==> /design/flow/design.v <==
`timescale 1ns/1ps
module DP4_pipe_stage4(
    mode, clk, reset,
    sign_DP4_reg,
    exp_DP4_3_reg, LOD_reg,
    mantissa_DP4_reg, 
    DP4
);
input mode, clk, reset;
input sign_DP4_reg;
input [7:0] exp_DP4_3_reg, LOD_reg;
input [51:0] mantissa_DP4_reg;
output reg [31:0] DP4;
reg [7:0] exp_DP4_4;
reg [51:0] mantissa_DP4_1;
wire [7:0] LOD, exp_DP4_5;
wire [15:0] DP4_16;
wire [22:0] mantissa_DP4_4;
wire [23:0] mantissa_DP4_2;
wire [24:0] mantissa_DP4_round, mantissa_DP4_3;
wire [31:0] DP4_32;
wire [51:0] mantissa_DP4;
wire [4:0] exp_DP4_16;
wire [9:0] mantissa_DP4_16_3;
wire [10:0] mantissa_DP4_16_1;
wire [11:0] mantissa_DP4_round_16, mantissa_DP4_16_2;
always @(*) begin
    if(LOD_reg < 5) begin
        mantissa_DP4_1 <= mantissa_DP4_reg >> (5 - LOD_reg);
        exp_DP4_4 <= exp_DP4_3_reg + (5 - LOD_reg);
    end
    else begin
        mantissa_DP4_1 <= mantissa_DP4_reg << (LOD_reg - 5);
        exp_DP4_4 <= exp_DP4_3_reg - (LOD_reg - 5);
    end
end
assign mantissa_DP4_2 = mantissa_DP4_1[46:23];               
assign Guard_DP4 = mantissa_DP4_1[22];
assign Round_DP4 = mantissa_DP4_1[21];
assign Sticky_DP4 = |mantissa_DP4_1[20:0];
assign carry_DP4 = ( Guard_DP4 & (Round_DP4 | mantissa_DP4_1[23] | Sticky_DP4) );
assign mantissa_DP4_round = {1'b0, mantissa_DP4_2} + {24'b0, carry_DP4};           
assign mantissa_DP4_3 = (mantissa_DP4_reg[51] | mantissa_DP4_reg[50] | mantissa_DP4_reg[49] | mantissa_DP4_reg[48] | mantissa_DP4_reg[47]) ? mantissa_DP4_round : {1'b0, mantissa_DP4_2};
assign mantissa_DP4_4 = (mantissa_DP4_3[24]) ? (mantissa_DP4_3[23:1]) : mantissa_DP4_3[22:0];
assign exp_DP4_5 = exp_DP4_4 + {7'b0, mantissa_DP4_3[24]};
assign DP4_32 = {sign_DP4_reg, exp_DP4_5, mantissa_DP4_4};
assign mantissa_DP4_16_1 = mantissa_DP4_1[46:36];     
assign Guard_DP4_16 = mantissa_DP4_1[35];
assign Round_DP4_16 = mantissa_DP4_1[34];
assign Sticky_DP4_16 = |mantissa_DP4_1[33:25];           
assign carry_DP4_16 = Guard_DP4_16 & (Round_DP4_16 | mantissa_DP4_1[36] | Sticky_DP4_16);
assign mantissa_DP4_round_16 = {1'b0, mantissa_DP4_16_1} + {11'b0, carry_DP4};           
assign mantissa_DP4_16_2 = (mantissa_DP4_reg[51] | mantissa_DP4_reg[50] | mantissa_DP4_reg[49] | mantissa_DP4_reg[48] | mantissa_DP4_reg[47]) ? mantissa_DP4_round_16 : {1'b0, mantissa_DP4_16_1};
assign mantissa_DP4_16_3 = (mantissa_DP4_16_2[11]) ? (mantissa_DP4_16_2[10:1]) : mantissa_DP4_16_2[9:0];
assign exp_DP4_16 = exp_DP4_4[4:0] + {4'b0, mantissa_DP4_16_2[11]};
assign DP4_16 = {sign_DP4_reg, exp_DP4_16, mantissa_DP4_16_3};
assign gclk = clk & mode;
always @(posedge gclk or posedge reset) begin
    if(reset)
        DP4[31:16] <= 0;
    else
        DP4[31:16] <= DP4_32[31:16];
end
always @(posedge clk or posedge reset) begin
    if(reset)
        DP4[15:0] <= 0;
    else
        DP4[15:0] <= (mode) ? DP4_32[15:0] : DP4_16;
end
endmodule
==> /design/flow/constraint.sdc <==
current_design DP4_pipe_stage4

set clk_period 1.0
set clk_io_pct 0.2

create_clock -name clk0 -period $clk_period [get_ports {clk}]

set non_clock_inputs [all_inputs -no_clocks]
set_input_delay [expr $clk_period * $clk_io_pct] -clock clk0 $non_clock_inputs
set_output_delay [expr $clk_period * $clk_io_pct] -clock clk0 [all_outputs]
==> /design/flow/config.mk <==
export PLATFORM = sky130hd
export DESIGN_NAME = DP4_pipe_stage4
export DESIGN_NICKNAME = DP4_pipe_stage4
export VERILOG_FILES = /design/flow/design.v
export SDC_FILE = /design/flow/constraint.sdc
export NUM_CORES = 4
export LEC_CHECK = 1
export CORE_UTILIZATION = 40
==> /design/flow/run.sh <==
#!/bin/bash
# OpenROAD 26Q1-2900-gdf79404cd8, Yosys 0.63+post, stock flow scripts
make -C /OpenROAD-flow-scripts/flow DESIGN_CONFIG=/design/flow/config.mk WORK_HOME=/design/flow/orfs finish
==> tab_implementation.tex <==
% Synthesis and place-and-route results
\begin{tabular}{lr}
\hline
Metric & Value \\
\hline
\multicolumn{2}{l}{\textbf{Status}} \\
Outcome & finished, violations left \\
Violations in the final reports & hold timing, setup timing \\
\multicolumn{2}{l}{\textbf{Setup path}} \\
Critical-path cell list & buf\_12 > clkinv\_8 > ha\_4 > a21o\_4 > xnor2\_4 > buf\_12 > buf\_8 > buf\_16 > mux2i\_4 > o22a\_2 > buf\_4 > o31a\_1 > a31oi\_4 > nand3\_2 > nor3\_4 > and4\_4 > ha\_4 > and3\_4 > nand3\_2 > nand3b\_1 > xnor2\_1 > xnor2\_1 \\
Maximum cell stage delay along the critical path & 0.30 ns \\
CP max FO & 4 \\
Critical path class & in -> reg \\
Source of the critical timing path & LOD\_reg[1] \\
Kind of launch point of the worst setup path & primary input \\
Signal arrival time at the worst endpoint & about 4.1 ns \\
Largest delay share family, worst path & simple AND/OR/NAND/NOR gates \\
Required @ worst endpoint & 1.57 ns \\
Worst Setup End Kind & register \\
Cell with the biggest individual delay on the critical path & o31a\_1 \\
Worst Path Buf+Inv & 6 \\
\multicolumn{2}{l}{\textbf{Detailed routing}} \\
Antenna diode count & 0 \\
Total number of vias & 11.3k \\
Initial DRC Count & 816 \\
Total wire length & between 40000 and 50000 um \\
Post-DR vias/cell & between 6 and 7 \\
Count of nets left with antenna violations after detail routing & 0 \\
Post-detailed-route wirelength per cell & $\sim$22 um \\
DRC violations left & 0 \\
First-pass iteration count of the detailed router & 5 \\
\multicolumn{2}{l}{\textbf{Synth}} \\
Yosys stat cell total & 1039 \\
Seq cells post-synth & 32 \\
Most instantiated cells after synthesis & mux2i\_1, nand2\_1, a21oi\_1 \\
Fraction of the yosys area taken by sequential cells & 0.0956 \\
Simple-Gate Area Share & 0.228 \\
XOR Share, Synth & 0.0520 \\
Gate count after technology mapping & 1039 \\
Complex Gates by Area & 0.233 \\
Cell Area, Synth & 0.00837 mm\^{}2 \\
Area figure in the yosys stat output & 0.00837 mm\^{}2 \\
Post-synth ARST share & 1.00 \\
Distinct cell type count after synthesis & 100 \\
Warnings from Yosys & 10 \\
Mux area share & 0.291 \\
Synthesized area per cell & slightly above 8 um\^{}2 \\
Cell accounting for the most synthesized area & mux2i\_1 \\
Top area cells in the synthesized netlist & mux2i\_1, mux4\_2, dfrtp\_1 \\
Main combinational cell family by area after synthesis & multiplexers \\
Yosys adder share & 0.0308 \\
Synth Flop Type & dfrtp\_1 \\
Count leader, synth & mux2i\_1 \\
Max-area cell share & 0.145 \\
EDFF count, synth & 0 \\
\multicolumn{2}{l}{\textbf{Final timing}} \\
Final-report hold violation count & 32 \\
Worst rel slew slack & 0.626 \\
Max frequency & 0.283 GHz \\
Unrepaired setup endpoints after global routing & yes \\
Count of final setup violators & 63 \\
Final Cycle Share & 3.54 \\
Final tally of max-slew violations & 0 \\
Final-layout setup total negative slack & -79.19 ns \\
Setup WS post-layout & -2.54 ns \\
Worst-Margin Slew & 0.556 ns \\
Worst hold slack & -0.123 ns \\
Crit path time final & 3.54 ns \\
\multicolumn{2}{l}{\textbf{Floorplanning}} \\
Placeable core region & just over 0.02 mm\^{}2 \\
Number of placement rows & 52 \\
Total die size & between 0.02 and 0.025 mm\^{}2 \\
Initial Util & 0.411 \\
Die Span Y & 147 um \\
Die width & 147 um \\
\# IOs & 104 \\
\multicolumn{2}{l}{\textbf{Finish}} \\
Register containing the most flip-flops in the final layout & DP4 \\
Seq. cell area & approximately 800 um\^{}2 \\
Combinational cell area excluding buffers and inverters & 0.00835 mm\^{}2 \\
Final cell utilization of the core & 0.751 \\
Layout Area Growth over Synthesis & 82.7\% \\
Largest registers & DP4 (32) \\
Share of post-route cells with drive strength above 1 & 0.541 \\
Number of filler cells placed in the layout & around 1.4k \\
Number of flip-flops in the largest register & 32 \\
Final cell area excluding filler cells & 0.0153 mm\^{}2 \\
\multicolumn{2}{l}{\textbf{Placed design}} \\
Post-Place Cell Area & 0.0127 mm\^{}2 \\
Count of input and output buffers & slightly above 100 \\
RePlAce Congestion & roughly 1.0 \\
Post-detailed-placement half-perimeter wirelength & 32200 um \\
\multicolumn{2}{l}{\textbf{Power and ir drop}} \\
Cell Pwr Density & 870 mW/mm\^{}2 \\
Static leakage & 6.73 nW \\
Max VDD drop & around 540 uV \\
\multicolumn{2}{l}{\textbf{GRT}} \\
Antenna violations before repair & 0 \\
Overall routing resource usage & 0.386 \\
Total gr overflow & 0 \\
First-pass GRT wire length & 62100 um \\
Largest net degree at the start of global routing & 33 \\
Number of global-route vias before repair & between 10k and 15k \\
\multicolumn{2}{l}{\textbf{Job}} \\
Count of max-cap constraint violations & 0 \\
Number of warnings in the stage logs & 33 \\
\multicolumn{2}{l}{\textbf{Clocking}} \\
CTS tree & built \\
Clock slew seen by the registers of the worst setup and hold paths & 0.05 ns \\
\multicolumn{2}{l}{\textbf{Worst hold path}} \\
Min-delay worst type & in -> async \\
\hline
\end{tabular}
[cell type report]
type,count,share of cell area
repair buffers,637,0.353
well taps,270,0.0221
clock buffers,13,0.0198
multi-input cells,904,0.546
flip-flops and latches,32,0.0523
inverters,20,0.00654
[kinds of logic after synthesis]
logic type | after synthesis
AND-OR/OR-AND | 274
multiplexers | 193
XOR/XNOR | 48
buffers and inverters | 103
flip-flops | 32
AND/OR/NAND/NOR | 369
adder cells (fa/ha/maj) | 20
[routing by layer]
layer / track usage / up-vias / share of wire / routed length [um]
met5: 0 / - / 0 / 0
met3: 0.0815 / 142 / 0.082 / 3440
met1: 0.512 / 5388 / 0.41 / 17100
met2: 0.601 / 561 / 0.45 / 18700
li1: - / 5184 / - / -
met4: 0.192 / 0 / 0.063 / 2650
[layout by cell type, fill, tap and decap left out, types with 16 or more instances in the layout]
master,netlist,layout
nor3_1,43,32
xnor2_1,31,25
mux4_2,37,37
buf_12,2,16
nor2_1,60,53
mux2i_1,121,98
mux2_2,34,27
buf_4,10,454
clkdlybuf4s50_1,0,54
a21oi_1,65,50
nand3_1,43,29
nand2_1,102,96
dfrtp_1,32,32
buf_6,9,56
buf_2,34,33
o21ai_0,33,25
[where the power goes]
part	switching [W]	total [W]	internal [W]
Combinational	0.00483	0.00973	0.00490
Sequential	0.0000443	0.00122	0.00118
Clock	0.000580	0.00237	0.00179
Total	0.00546	0.0133	0.00786
[what timing repair did]
item,4_1_cts,5_1_grt
gates resized,304,142
buffers inserted,71,53
endpoints found under the hold margin,32,33
pin swaps,100,74
setup endpoints to repair,63,63
cloned,2,2
[per-stage QoR]
stage | total power [W] | instances | hold WS, ns | setup WS, ns
global placement | 0.00920 | 1749 | 0.353 | -3.75
detailed placement | 0.00919 | 1749 | 0.353 | -3.74
finish | 0.0133 | 1876 | -0.123 | -2.54
CTS | 0.0124 | 1830 | -0.113 | -2.48
global route | 0.0139 | 1876 | -0.112 | -2.67
floorplan | 0.00531 | 1039 | -0.149 | -3.79
[path summary, 6_finish.rpt]
kind / depth (start not counted) / endpoint
min in group clk0: 4 / DP4[30]
min in group gated: 2 / clock gate
max in group asynchronous: 3 / DP4[14]
max in group gated: 2 / clock gate
min: 3 / DP4[19]
max: 22 / DP4[30]
Power figures rest on the tool's default switching activity, not on a simulated workload.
----------
All that is wanted is a faithful reproduction of the line above with "Signal arrival time", the line with "Post-detailed-route wirelength per", and every line in between.

Signal arrival time at the worst endpoint & about 4.1 ns \\
Largest delay share family, worst path & simple AND/OR/NAND/NOR gates \\
Required @ worst endpoint & 1.57 ns \\
Worst Setup End Kind & register \\
Cell with the biggest individual delay on the critical path & o31a\_1 \\
Worst Path Buf+Inv & 6 \\
\multicolumn{2}{l}{\textbf{Detailed routing}} \\
Antenna diode count & 0 \\
Total number of vias & 11.3k \\
Initial DRC Count & 816 \\
Total wire length & between 40000 and 50000 um \\
Post-DR vias/cell & between 6 and 7 \\
Count of nets left with antenna violations after detail routing & 0 \\
Post-detailed-route wirelength per cell & $\sim$22 um \\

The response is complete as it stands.